**Task to carry out**
Pull every "xfound" line out of the data below.

**Dataset records**
Source: an optimization exercise on an open RTL-to-GDS flow (aim: small area, a short achievable clock period and few clock cycles per item). Production flows keep margins and buffers that such runs may drop.
At most, simulation tests tie the RTL to the original design; equivalence was not proved.
Power figures rest on the tool's default switching activity, not on a simulated workload.

==> umber: inputs <==
==> flow/design.v <==
module stripe_engine (
  input  wire        clk,
  input  wire        rst,
  input  wire        cmd_valid,
  output wire        cmd_ready,
  input  wire [1:0]  cmd_op,        
  input  wire [4:0]  cmd_dcount,    
  input  wire [21:0] cmd_miss,      
  input  wire        cmd_miss_p,    
  input  wire        cmd_miss_q,    
  input  wire        in_valid,
  output wire        in_ready,
  input  wire [63:0] in_data,
  output wire        res_valid,
  input  wire        res_ready,
  output reg  [2:0]  res_status,
  output reg  [4:0]  res_pos,
  output reg  [63:0] res_p,
  output reg  [63:0] res_q,
  output reg  [63:0] res_dx,
  output reg  [63:0] res_dy
);
  localparam ST_OK = 3'd0, ST_QBAD = 3'd1, ST_PBAD = 3'd2, ST_LOST = 3'd3, ST_DBAD = 3'd4;
  function automatic [7:0] gf_mul(input [7:0] a, input [7:0] b);
    reg [7:0] r, t;
    integer i;
    begin
      r = 8'h00;
      t = a;
      for (i = 0; i < 8; i = i + 1) begin
        if (b[i]) r = r ^ t;
        t = {t[6:0], 1'b0} ^ (t[7] ? 8'h1D : 8'h00);
      end
      gf_mul = r;
    end
  endfunction
  function automatic [7:0] gf_xtime(input [7:0] a);
    gf_xtime = {a[6:0], 1'b0} ^ (a[7] ? 8'h1D : 8'h00);
  endfunction
  function automatic [7:0] gf_xinv(input [7:0] a);
    gf_xinv = {1'b0, a[7:1]} ^ (a[0] ? 8'h8E : 8'h00);
  endfunction
  function automatic [7:0] g_pos(input [4:0] e);
    case (e)
      5'd0: g_pos = 8'h01;
      5'd1: g_pos = 8'h02;
      5'd2: g_pos = 8'h04;
      5'd3: g_pos = 8'h08;
      5'd4: g_pos = 8'h10;
      5'd5: g_pos = 8'h20;
      5'd6: g_pos = 8'h40;
      5'd7: g_pos = 8'h80;
      5'd8: g_pos = 8'h1D;
      5'd9: g_pos = 8'h3A;
      5'd10: g_pos = 8'h74;
      5'd11: g_pos = 8'hE8;
      5'd12: g_pos = 8'hCD;
      5'd13: g_pos = 8'h87;
      5'd14: g_pos = 8'h13;
      5'd15: g_pos = 8'h26;
      5'd16: g_pos = 8'h4C;
      5'd17: g_pos = 8'h98;
      5'd18: g_pos = 8'h2D;
      5'd19: g_pos = 8'h5A;
      5'd20: g_pos = 8'hB4;
      5'd21: g_pos = 8'h75;
      default: g_pos = 8'h00;
    endcase
  endfunction
  function automatic [7:0] g_neg(input [4:0] e);
    case (e)
      5'd0: g_neg = 8'h01;
      5'd1: g_neg = 8'h8E;
      5'd2: g_neg = 8'h47;
      5'd3: g_neg = 8'hAD;
      5'd4: g_neg = 8'hD8;
      5'd5: g_neg = 8'h6C;
      5'd6: g_neg = 8'h36;
      5'd7: g_neg = 8'h1B;
      5'd8: g_neg = 8'h83;
      5'd9: g_neg = 8'hCF;
      5'd10: g_neg = 8'hE9;
      5'd11: g_neg = 8'hFA;
      5'd12: g_neg = 8'h7D;
      5'd13: g_neg = 8'hB0;
      5'd14: g_neg = 8'h58;
      5'd15: g_neg = 8'h2C;
      5'd16: g_neg = 8'h16;
      5'd17: g_neg = 8'h0B;
      5'd18: g_neg = 8'h8B;
      5'd19: g_neg = 8'hCB;
      5'd20: g_neg = 8'hEB;
      5'd21: g_neg = 8'hFB;
      default: g_neg = 8'h00;
    endcase
  endfunction
  function automatic [7:0] g_tinv(input [4:0] e);
    case (e)
      5'd1: g_tinv = 8'hF4;
      5'd2: g_tinv = 8'hA7;
      5'd3: g_tinv = 8'h9D;
      5'd4: g_tinv = 8'h72;
      5'd5: g_tinv = 8'hED;
      5'd6: g_tinv = 8'h5F;
      5'd7: g_tinv = 8'h54;
      5'd8: g_tinv = 8'hA0;
      5'd9: g_tinv = 8'hA9;
      5'd10: g_tinv = 8'hFB;
      5'd11: g_tinv = 8'h74;
      5'd12: g_tinv = 8'h85;
      5'd13: g_tinv = 8'hE4;
      5'd14: g_tinv = 8'hC0;
      5'd15: g_tinv = 8'h8A;
      5'd16: g_tinv = 8'h67;
      5'd17: g_tinv = 8'hDC;
      5'd18: g_tinv = 8'h26;
      5'd19: g_tinv = 8'h63;
      5'd20: g_tinv = 8'hF2;
      5'd21: g_tinv = 8'hE9;
      default: g_tinv = 8'h00;
    endcase
  endfunction
  reg        busy_in;           
  reg        cmd_ready_r;
  reg        in_ready_r;
  reg        rdy_d, rdy_p, rdy_q;   
  reg        rec_r, chk_r;      
  reg [4:0]  n_r;               
  reg [21:0] miss_r;
  reg        mp_r, mq_r;
  reg [4:0]  bcnt;              
  reg [4:0]  xr, yr;            
  reg [1:0]  nd;                
  reg [63:0] pacc, racc;        
  assign cmd_ready = cmd_ready_r;
  assign in_ready  = in_ready_r;
  wire cmd_take  = cmd_valid & cmd_ready_r;
  wire beat_d    = in_valid & rdy_d;
  wire beat_p    = in_valid & rdy_p;
  wire beat_q    = in_valid & rdy_q;
  wire missing   = rec_r & miss_r[bcnt];
  wire first     = (bcnt == 5'd0);
  wire last_d    = (bcnt == n_r - 5'd1);
  wire [4:0] bnext = bcnt + 5'd1;
  reg [63:0] racc_x;
  integer l;
  always @(*) begin
    for (l = 0; l < 8; l = l + 1)
      racc_x[8*l +: 8] = gf_xinv(racc[8*l +: 8]);
  end
  reg        pass;              
  reg        ldone;             
  reg [3:0]  cnt;               
  reg        rv;                
  reg [7:0]  kr, kq, kt;        
  reg        m_gen, m_chk, m_lost, m_c4, m_c5, m_c6, m_c7, m_mp, m_mq;
  reg [4:0]  n_pass;
  reg [7:0]  s_u, s_x;          
  reg        found;             
  reg        bad;
  reg        spnz, sqnz;
  reg        sact;              
  reg [7:0]  st;                
  reg [4:0]  sj;
  reg        xfound;
  reg [4:0]  xpos;
  assign res_valid = rv;
  wire [7:0] lp = res_p[7:0];
  wire [7:0] lq = res_q[7:0];
  wire [7:0] la = res_dx[7:0];
  wire [7:0] lr = res_dy[7:0];
  wire [7:0] tp = res_p[63:56];
  wire [7:0] tq = res_q[63:56];
  wire [7:0] sp  = lp ^ la;
  wire [7:0] mr  = gf_mul(kr, lr);
  wire [7:0] sq  = lq ^ mr;
  wire [7:0] opq = m_c5 ? sp : m_chk ? tp : lq;
  wire [7:0] mq  = gf_mul(kq, opq);
  wire [7:0] opt = m_chk ? tq : s_u;
  wire [7:0] mt  = gf_mul(kt, opt);
  reg [7:0] np, nq, x1;
  always @(*) begin
    np = 8'd0; nq = 8'd0; x1 = 8'd0;
    if (m_gen) begin
      np = la; nq = mr;
    end else if (m_chk) begin
      np = sp; nq = sq;
    end else if (m_c4) begin
      np = m_mp ? la : lp;
      nq = m_mq ? mr : lq;
    end else if (m_c5) begin
      np = lp;
      nq = m_mq ? (mr ^ mq) : lq;
      x1 = sp;
    end else if (m_c6) begin
      x1 = mq ^ mr;
      np = la ^ mq ^ mr;
      nq = lq;
    end else if (m_c7) begin
      np = lp; nq = lq;
      x1 = sp;
    end
  end
  wire [7:0] nx = m_c7 ? (s_x ^ mt) : s_x;
  wire [7:0] ny = m_c7 ? mt : 8'd0;
  wire [7:0] st1 = gf_xtime(st);
  wire [7:0] st2 = gf_xtime(st1);
  wire [7:0] st3 = gf_xtime(st2);
  wire [7:0] st4 = gf_xtime(st3);
  wire h0 = (st  == kq) && (sj        < n_pass);
  wire h1 = (st1 == kq) && (sj + 5'd1 < n_pass);
  wire h2 = (st2 == kq) && (sj + 5'd2 < n_pass);
  wire h3 = (st3 == kq) && (sj + 5'd3 < n_pass);
  wire [2:0] nlost = {1'b0, nd} + {2'b00, mp_r} + {2'b00, mq_r};
  wire s_lost = rec_r & (nlost > 3'd2);
  wire s_c4 = rec_r & ~s_lost & (nd == 2'd0);
  wire s_c5 = rec_r & ~s_lost & (nd == 2'd1) & ~mp_r;
  wire s_c6 = rec_r & ~s_lost & (nd == 2'd1) & mp_r;
  wire s_c7 = rec_r & ~s_lost & (nd == 2'd2);
  wire [4:0] e_r = (s_c6 | s_c7) ? (n_r - 5'd1 - xr) : (n_r - 5'd1);
  wire idle_next = ~pass & ~(rv & ~res_ready);
  always @(posedge clk) begin
    if (rst) begin
      busy_in     <= 1'b0;
      cmd_ready_r <= 1'b1;
      in_ready_r  <= 1'b0;
      rdy_d       <= 1'b0;
      rdy_p       <= 1'b0;
      rdy_q       <= 1'b0;
      pass        <= 1'b0;
      rv          <= 1'b0;
      sact        <= 1'b0;
    end else begin
      if (cmd_take) begin
        busy_in     <= 1'b1;
        cmd_ready_r <= 1'b0;
        in_ready_r  <= 1'b1;
        rdy_d       <= 1'b1;
        rec_r  <= (cmd_op == 2'd1);
        chk_r  <= (cmd_op == 2'd2);
        n_r    <= cmd_dcount;
        miss_r <= cmd_miss;
        mp_r   <= cmd_miss_p;
        mq_r   <= cmd_miss_q;
        bcnt   <= 5'd0;
        nd     <= 2'd0;
      end
      if (beat_d) begin
        bcnt <= bnext;
        if (missing) begin
          if (nd == 2'd0) xr <= bcnt;
          if (nd == 2'd1) yr <= bcnt;
          if (nd != 2'd3) nd <= nd + 2'd1;
        end
        if (last_d) begin
          rdy_d      <= 1'b0;
          in_ready_r <= idle_next;
          rdy_p      <= idle_next;
        end
      end
      if (busy_in & ~rdy_d & ~rdy_q & ~in_ready_r) begin
        in_ready_r <= idle_next;
        rdy_p      <= idle_next;
      end
      if (beat_p) begin
        rdy_p <= 1'b0;
        rdy_q <= 1'b1;
      end
      if (beat_q) begin
        rdy_q       <= 1'b0;
        busy_in     <= 1'b0;
        cmd_ready_r <= 1'b1;
        in_ready_r  <= 1'b0;
      end
      if (beat_q) begin
        pass   <= 1'b1;
        ldone  <= 1'b0;
        cnt    <= 4'd0;
        m_gen  <= ~rec_r & ~chk_r;
        m_chk  <= chk_r;
        m_lost <= s_lost;
        m_c4   <= s_c4;
        m_c5   <= s_c5;
        m_c6   <= s_c6;
        m_c7   <= s_c7;
        m_mp   <= mp_r;
        m_mq   <= mq_r;
        n_pass <= n_r;
        kr     <= g_pos(e_r);
        kq     <= s_c5 ? g_pos(xr) : g_neg(xr);
        kt     <= g_tinv(yr - xr);
        found  <= 1'b0;
        bad    <= 1'b0;
        spnz   <= 1'b0;
        sqnz   <= 1'b0;
        sact   <= 1'b0;
        xfound <= 1'b0;
      end else if (pass) begin
        if (!ldone) begin
          cnt <= cnt + 4'd1;
          if (cnt == 4'd8) begin
            ldone <= 1'b1;
            if (!m_chk) begin
              pass       <= 1'b0;
              rv         <= 1'b1;
              res_pos    <= 5'd0;
              res_status <= m_lost ? ST_LOST : ST_OK;
            end
          end
          if (m_chk && cnt != 4'd0) begin
            if (tp != 8'd0) spnz <= 1'b1;
            if (tq != 8'd0) sqnz <= 1'b1;
            if (!found) begin
              if (tp != 8'd0) begin
                found <= 1'b1;
                kt    <= tp;
                kq    <= tq;
                st    <= tp;
                sj    <= 5'd0;
                sact  <= 1'b1;
              end else if (tq != 8'd0) begin
                bad <= 1'b1;
              end
            end else if (mt != mq) begin
              bad <= 1'b1;
            end
          end
        end
        if (sact) begin
          if (h0 | h1 | h2 | h3) begin
            xfound <= 1'b1;
            xpos   <= h0 ? sj : h1 ? sj + 5'd1 : h2 ? sj + 5'd2 : sj + 5'd3;
            sact   <= 1'b0;
          end else if (sj + 5'd4 >= n_pass) begin
            sact   <= 1'b0;
          end
          st <= st4;
          sj <= sj + 5'd4;
        end
        if (ldone && !sact) begin
          pass <= 1'b0;
          rv   <= 1'b1;
          res_pos <= 5'd0;
          if (!spnz && !sqnz)      res_status <= ST_OK;
          else if (!spnz)          res_status <= ST_QBAD;
          else if (!sqnz)          res_status <= ST_PBAD;
          else if (!bad && xfound) begin
            res_status <= ST_DBAD;
            res_pos    <= xpos;
          end else                 res_status <= ST_LOST;
        end
      end
      if (rv && res_ready)
        rv <= 1'b0;
    end
  end
  always @(posedge clk) begin
    pacc <= ((beat_d & first) ? 64'd0 : pacc) ^ ((beat_d & ~missing) ? in_data : 64'd0);
    if (beat_d)
      racc <= (first ? 64'd0 : racc_x) ^ (missing ? 64'd0 : in_data);
  end
  always @(posedge clk) begin
    s_u <= sp ^ mq ^ mr;
    s_x <= x1;
  end
  always @(posedge clk) begin
    if (beat_p)
      res_p <= in_data;
    if (beat_q) begin
      res_q  <= in_data;
      res_dx <= pacc;
      res_dy <= racc;
    end
    if (pass && !ldone && cnt != 4'd8) begin
      res_p <= {np, res_p[63:8]};
      res_q <= {nq, res_q[63:8]};
    end
    if (pass && !ldone) begin
      res_dx <= {nx, res_dx[63:8]};
      res_dy <= {ny, res_dy[63:8]};
    end
  end
endmodule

**Answer section**
  reg        xfound;
        xfound <= 1'b0;
            xfound <= 1'b1;
          else if (!bad && xfound) begin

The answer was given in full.